“Thoughts” are posts about what has been on my mind. Sometimes practical, sometimes not; often just things I read recently. Less thought out than regular posts.
I have not made a “Thoughts” post in 4.5 months so I had a lot of topics in store. I have decided to focus on “soft” topics only this time, so if you are only looking for technical content you can skip this post.
In 1959, Bertrand Russell was asked on BBC what would be worth telling later generations.
His answer was divided into two parts, intellectual and moral. The latter, I think, may be of some use today.
Love is wise, hatred is foolish.
In this world, which is getting more and more closely interconnected, we have to learn to tolerate each other. We have to learn to put up with the fact that some people say things that we don’t like.
We can only live together in that way. And if we are to live together and not die together, we must learn a kind of charity and a kind of tolerance which is absolutely vital to the continuation of human life on this planet.
We tend not to do that. We take sides arbitrarily, probably more easily online than offline. We create fractures that make participation in any community more tiring than it should be. Albert Wenger puts it like this:
The world is continuing to descend back into tribalism. […] Words have been rendered devoid of meaning and reduced to pledges of allegiance to a tribe. […]
I don’t belong to any of the tribes nor would I want to. But the effort required to maintain internally consistent and intellectually honest positions in such an environment is daunting. And it often seems futile.
I generally avoid that topic online, but I will make an exception.

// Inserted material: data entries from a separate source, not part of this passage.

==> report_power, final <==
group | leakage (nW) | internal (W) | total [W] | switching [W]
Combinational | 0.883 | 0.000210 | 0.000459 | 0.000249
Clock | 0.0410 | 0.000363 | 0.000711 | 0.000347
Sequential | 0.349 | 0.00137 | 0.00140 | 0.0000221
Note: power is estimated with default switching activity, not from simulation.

Brain chemistry is complicated, and mental health is a multi-dimensional spectrum. We vaguely mark regions of that spectrum and give them disorder names; it is a necessarily simplified model. The frontiers of those regions are blurry and differ between cultures and over time. Two decades ago, for instance, behavior considered normal for kids in France would often have resulted in medication for ADHD in the US.
Today the number of diagnoses and self-diagnoses is clearly exploding. Part of the reason is that influencers, sometimes paid by medical companies, have made neurodivergence “trendy”: people feel like having a disorder makes them belong to a community. It is even worse for kids, with parents “diagnosing” them and managing to find medical professionals to confirm those diagnoses.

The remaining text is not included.